I pulled the crusts off my cheese sandwich and bargained for more chips while MawMaw shook her head at my pitiful lunch. A kid that didn’t eat tomatoes- it just wasn’t normal. In all likelihood, this was an early symptom of some abnormal defect that would one day lead to my drooling in public while I peddled crafts made from yarn and bottle caps. No telling where it might lead.

Looking back, these impromptu picnics were such a common part of my childhood that I gave them little consideration. They were simply a part of daily life. We carried these same picnic lunches on trips to Canyonland Park and Lake Winnie as well as on day-long shopping trips. Mama and MawMaw would no more have considered buying food at these places than they would have considered wearing pants to church.

When my Mama called to make a vacation reservation, the first thing she asked about the room as, “Does it have a kitchenette?”. We stayed at small, family-run motels and motor courts- another rapidly disappearing remnant of the southern way of life. The aforementioned picnic basket held court upon a table in some time roadside room, holding whatever food and snacks we might need. Local restaurants and snack bars were studiously ignored as the frivolous things they were. If we kids ever questioned it, I don’t remember. We were too busy jumping in the waves of the Gulf of Mexico or running about the family campsite in the Great Smokies having fun. We were surrounded by family- Mawmaw, aunts, uncles, and cousins. Life was good and we were loved. We didn’t know life could be any other way back then.

MawMaw holding a Coca Cola and a (most likely) tomato sandwich, Great Smoky Mountains National Park, 1969

Today, a picnic is as much a novelty to my child as those McDonalds trips of long ago were to me.

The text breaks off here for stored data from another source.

`config.mk`:
```
export PLATFORM = sky130hd
export DESIGN_NAME = instr_mem_loadable
export DESIGN_NICKNAME = d
export VERILOG_FILES = /design/src/rtl/instr_mem_loadable.sv
export SDC_FILE = /design/constraint.sdc
export NUM_CORES = 2
export LEC_CHECK = 0
export ABC_AREA = 0
export BUFFER_PORTS_ARGS = -buffer_cell sky130_fd_sc_hd__buf_2
export CAP_MARGIN = 20
export CORE_ASPECT_RATIO = 1.25
export CORE_MARGIN = 4
export CORE_UTILIZATION = 50
export DETAILED_ROUTE_END_ITERATION = 7
export HOLD_SLACK_MARGIN = 0.1
export PLACE_DENSITY = 0.73
export SKIP_LAST_GASP = 1
export SYNTH_ARGS = -nofsm -noshare
export SYNTH_HDL_FRONTEND = slang
export SYNTH_SLANG_ARGS = --single-unit
```
`constraint.sdc`:
```
create_clock -name clk -period 7.21 [get_ports clk]
set_input_delay 2.163 -clock clk [delete_from_list [all_inputs] [get_ports clk]]
set_output_delay 2.163 -clock clk [all_outputs]
set_load 0.005 [all_outputs]
```
`src/rtl/instr_mem_loadable.sv`:
```
// Loadable instruction memory: hardware clear after reset, byte-serial program load, registered fetch.
// Fetch latency 1 cycle (instr/instr_valid registered); one word per cycle sustained in RUN.
// fetch_ready=0 outside RUN; ld_ready=1 only in LOAD, ld_valid=0 stalls the load indefinitely.
module instr_mem_loadable #(
  parameter int INSTR_W = 16,
  parameter int ADDR_W  = 8
) (
  input  logic               clk,
  input  logic               rst,
  input  logic               fetch_req,
  input  logic [ADDR_W-1:0]  fetch_addr,
  output logic               fetch_ready,
  output logic [INSTR_W-1:0] instr,
  output logic               instr_valid,
  input  logic               load_start,
  input  logic [ADDR_W:0]    load_len,
  input  logic               ld_valid,
  input  logic [7:0]         ld_byte,
  output logic               ld_ready,
  output logic               ld_done,
  output logic               load_err,
  output logic               busy
);

  localparam int DEPTH = 1 << ADDR_W;
  localparam int BPW   = INSTR_W / 8;
  localparam int CNT_W = (BPW > 1) ? $clog2(BPW) : 1;

  localparam logic [ADDR_W:0]    DEPTH_W   = (ADDR_W+1)'(DEPTH);
  localparam logic [ADDR_W:0]    ONE_WORD  = (ADDR_W+1)'(1);
  localparam logic [CNT_W-1:0]   LAST_BYTE = CNT_W'(BPW - 1);
  localparam logic [ADDR_W-1:0]  CLR_LAST  = {ADDR_W{1'b1}};

  typedef enum logic [1:0] {S_CLEAR, S_RUN, S_LOAD} state_t;

  state_t state;
  state_t state_nxt;

  logic [INSTR_W-1:0] mem [DEPTH];

  logic [ADDR_W-1:0]  clr_ptr;
  logic [ADDR_W-1:0]  wr_ptr;
  logic [CNT_W-1:0]   byte_cnt;
  logic [ADDR_W:0]    words_left;
  logic [INSTR_W-1:0] word_asm;
  logic [INSTR_W-1:0] word_next;

  logic               mem_we;
  logic [ADDR_W-1:0]  mem_waddr;
  logic [INSTR_W-1:0] mem_wdata;
  logic               fetch_go;
  logic               byte_go;
  logic               word_done;
  logic               load_go;
  logic               load_reject;
  logic               load_empty;

  // Incoming byte lands in the low byte; earlier bytes move up, so the first byte ends in the MSBs.
  assign word_next = (word_asm << 8) | INSTR_W'(ld_byte);

  // State register.
  always_ff @(posedge clk) begin
    if (rst) state <= S_CLEAR;
    else     state <= state_nxt;
  end

  // Next-state, handshake outputs and the single write port select.
  always_comb begin
    state_nxt   = state;
    fetch_ready = 1'b0;
    ld_ready    = 1'b0;
    busy        = 1'b0;
    mem_we      = 1'b0;
    mem_waddr   = clr_ptr;
    mem_wdata   = '0;
    fetch_go    = 1'b0;
    byte_go     = 1'b0;
    word_done   = 1'b0;
    load_go     = 1'b0;
    load_reject = 1'b0;
    load_empty  = 1'b0;
    case (state)
      S_CLEAR: begin
        busy   = 1'b1;
        mem_we = 1'b1;
        if (clr_ptr == CLR_LAST) state_nxt = S_RUN;
      end
      S_RUN: begin
        fetch_ready = 1'b1;
        fetch_go    = fetch_req;
        if (load_start) begin
          if (load_len > DEPTH_W) begin
            load_reject = 1'b1;
          end else if (load_len == '0) begin
            load_empty = 1'b1;
          end else begin
            load_go   = 1'b1;
            state_nxt = S_LOAD;
          end
        end
      end
      S_LOAD: begin
        busy     = 1'b1;
        ld_ready = 1'b1;
        if (ld_valid) begin
          byte_go = 1'b1;
          if (byte_cnt == LAST_BYTE) begin
            mem_we    = 1'b1;
            mem_waddr = wr_ptr;
            mem_wdata = word_next;
            word_done = 1'b1;
            if (words_left == ONE_WORD) state_nxt = S_RUN;
          end
        end
      end
      default: state_nxt = S_CLEAR;
    endcase
  end

  // Memory write port; no write is performed on a reset edge.
  always_ff @(posedge clk) begin
    if (mem_we && !rst) mem[mem_waddr] <= mem_wdata;
  end

  // Registered read port; instr holds its value between accepted fetches.
  always_ff @(posedge clk) begin
    if (rst) begin
      instr       <= '0;
      instr_valid <= 1'b0;
    end else begin
      instr_valid <= fetch_go;
      if (fetch_go) instr <= mem[fetch_addr];
    end
  end

  // Clear pointer, load bookkeeping and status pulses; reset drops any partial load.
  always_ff @(posedge clk) begin
    if (rst) begin
      clr_ptr    <= '0;
      wr_ptr     <= '0;
      byte_cnt   <= '0;
      words_left <= '0;
      word_asm   <= '0;
      ld_done    <= 1'b0;
      load_err   <= 1'b0;
    end else begin
      ld_done  <= load_empty || (word_done && words_left == ONE_WORD);
      load_err <= load_reject;
      if (state == S_CLEAR) clr_ptr <= clr_ptr + ADDR_W'(1);
      if (load_go) begin
        wr_ptr     <= '0;
        byte_cnt   <= '0;
        words_left <= load_len;
      end
      if (byte_go) begin
        if (byte_cnt == LAST_BYTE) begin
          byte_cnt   <= '0;
          wr_ptr     <= wr_ptr + ADDR_W'(1);
          words_left <= words_left - ONE_WORD;
        end else begin
          byte_cnt <= byte_cnt + CNT_W'(1);
          word_asm <= word_next;
        end
      end
    end
  end

endmodule

```
# Word-level counts from Yosys, hierarchy flattened
# Memories as Yosys holds them, arrays and structs flattened. A register that Yosys moved wholly into a read port is not among the register bits.
# Cells that the tools add are included.
# totals
regBits	39
ram_bits	4096
output_inout_bits	22
n_memories	1
# memory_table
memory	depth	width	rd	rd_ports_with_merged_regs	wr	line	rtl
mem	256	16	1	1	1	39	logic [INSTR_W-1:0] mem [DEPTH];
# classes
add_sub_neg	4
order_cmp	1
n_eq_ne	11
n_mux	44
bitwise_logic	4
n_reduce_logical	11
# op_table
cell	count
two-way mux 16 bit	3
two-way mux 8 bit	6
two-way mux 9 bit	3
two-way mux 1 bit	23
adder 8 x 1 -> 8 bit (second input constant)	2
OR 16 x 8 -> 16 bit	1
two-way mux 2 bit	7
!= test 2 bit (second input constant)	7
equality test 9 x 1 -> 1 bit (second input constant)	1
greater-than comparator 9 bit (second input constant)	1
zero test 9 bit	1
subtractor 9 x 1 -> 9 bit (second input constant)	1
equality test 8 bit (second input constant)	1
AND reduction 7 bit	1
one-hot mux 2 bit (3 select lines)	1
inverter 1 bit	3
OR reduction 3 bit	1
equality test 2 x 1 -> 1 bit (second input constant)	1
equality test 2 bit (second input constant)	1
logical AND 1 bit	2
zero test 2 bit	1
one-hot mux 1 bit (2 select lines)	1
AND reduction 2 bit	1
nonzero test 2 bit	1
other kinds (4)	4

# Depth between registers and ports, before layout
# depth
ltp_word	8
mapped_depth	14

# Least setup slack after synthesis
# No wires, ideal clock.
# synth_timing
path_kind	input to register
from	input port ld_valid
to	memory mem[0][15] (data pin)
setup_ns	0.870
arrival_time_ns	6.276
slack_ns	0.064
path_stages	5
n_path_buf	3
cell_sequence	and3_1 -> buf_2 -> clkbuf_1 -> clkbuf_1 -> and2_1
# synth_via
elab_chain_len	2
# synth_lines
item	line	rtl
start, declared	17	input logic ld_valid,
two-way mux 16 bit	105	if (ld_valid) begin
two-way mux 16 bit	82	case (state)
via mem_wdata[15]	50	logic [INSTR_W-1:0] mem_wdata;
end, declared	39	
# The timed path passes the listed nets, and every way through them passes these cells.

==> out/qor.yml <==
clock_tree:
  cts_buffers: 389
  htreeDepth: 5
  clk_latency_ns: 0.94
  post_cts_buffers: 0
  cts_num_sinks: 4151
  clkTransAtPathRegs_ns: 0.06
  root_buffer: "clkbuf_16"
  cts_tree: "yes"
  clk_path_buf_depth: 4
  postCtsResizedCells: 0
  holdBufCountCts: 0
drt:
  drt_iter0_drc: 12510
  routed_via_density: 6.486
  totalWireLength_um: 433200
  dr_total_vias: 83970
  dr.pass1.iters: 6
  antenna_left: 0
  wl_per_cell_um: 33.46
  drc: 0
timing:
  finalMaxSlewViolations: 0
  finClkSkew_ns: 0.06761
  period_needed_ns: 5.398
  worstMarginPinSlew_ns: 1.256
  relSlewSlack: 0.1627
  fmax_mhz: 185.3
  rsz0062_at_grt: "false"
  setup_violations: 0
  tns_ns: 0
  hold_viol_final: 0
  final.period_utilization: 0.7487
setup_path:
  path_class: "input port to flip-flop"
  cp.arrival_ns: 6.26
  crit_fanout: 57
  cp-start-kind: "input port"
  r2r_slack_ns: 2.88
  required_ns: 8.07
  cp-end-kind: "flip-flop"
power_and_ir_drop:
  irDropWorstVdd_uv: 186.2
  p_total_mw: 47.76
  cellLeakagePower_nw: 58.42
  powerDensity_nw_per_um2: 264.1
global_routing:
  grt_max_degree: 183
  grt_pass1_vias: 83700
  grtUsageTotal: 0.2588
  grt_antenna_before_repair: 21
  grt_overflow: 0
  grt_first_pass_wirelength_um: 618400
floorplan:
  rows: 233
  boundaryPins: 52
  initial_core_util: 0.5015
  die_x_um: 516.2
  dieArea_um2: 332000
  core_area_um2: 321800
  die_y_um: 643.2
logic_synthesis:
  async_reset_ff_frac: 0
  synth_flop_cell: "edfxtp_1"
  synth_nets: 7915
  syn_avg_cell_area_um2: 20.49
  netlist_top_cells_area: "edfxtp_1 76%, mux4_2 9.5%, mux2i_1 3.9%, mux4_1 0.96%, nand2_1 0.82%"
  ys_ff_latch: 4151
  synth_edf_count: 4096
  synth.largest_area_cell: "edfxtp_1"
  synth_top_area_share: 0.7621
  synth-warning-count: 0
  syn_area_um2: 161400
  netlist_instances: 7879
  ys_types: 79
  synth_seq_area_share: 0.7689
layout:
  fillerInstances: 23170
  seqCellArea_um2: 124100
  fin_area_um2: 180900
  multi_input_area_um2: 33930
  fin_nets: 8418
  syn_to_final_growth_pct: 12.06
  layout-drive-gt1-share: 0.2157
placed_design:
  dp_hpwl_um: 264300
  io_buffers: 51
  place_area_um2: 168400
  gp_congestion: 0.9062
run:
  maxCapViolations: 0
min_path:
  holdCritPathClass: "flip-flop to flip-flop"
status:
  outcome: "finished clean"
path summary, 6_finish.rpt:
path / startpoint / cells after the start / end
worst min-delay path: word_asm[7] / 2 / word_asm[7]
worst max register to register: state[1] / 7 / mem[53][8]
worst min register to register: word_asm[7] / 2 / word_asm[7]
worst max-delay path: fetch_addr[4] / 9 / instr[7]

We buckle into our SUV and purchase our road trip meals from the window of some Taco Bell that we pass along the way. However, at least once on each trip into the Great Smokies National Park, we pull over into some picnic area. I unload that same picnic basket my Mama carried back in the day. (If it ain’t broke, don’t fix it.) My daughter pulls the crust from her sandwich as I, more likely than not, pull out a tomato.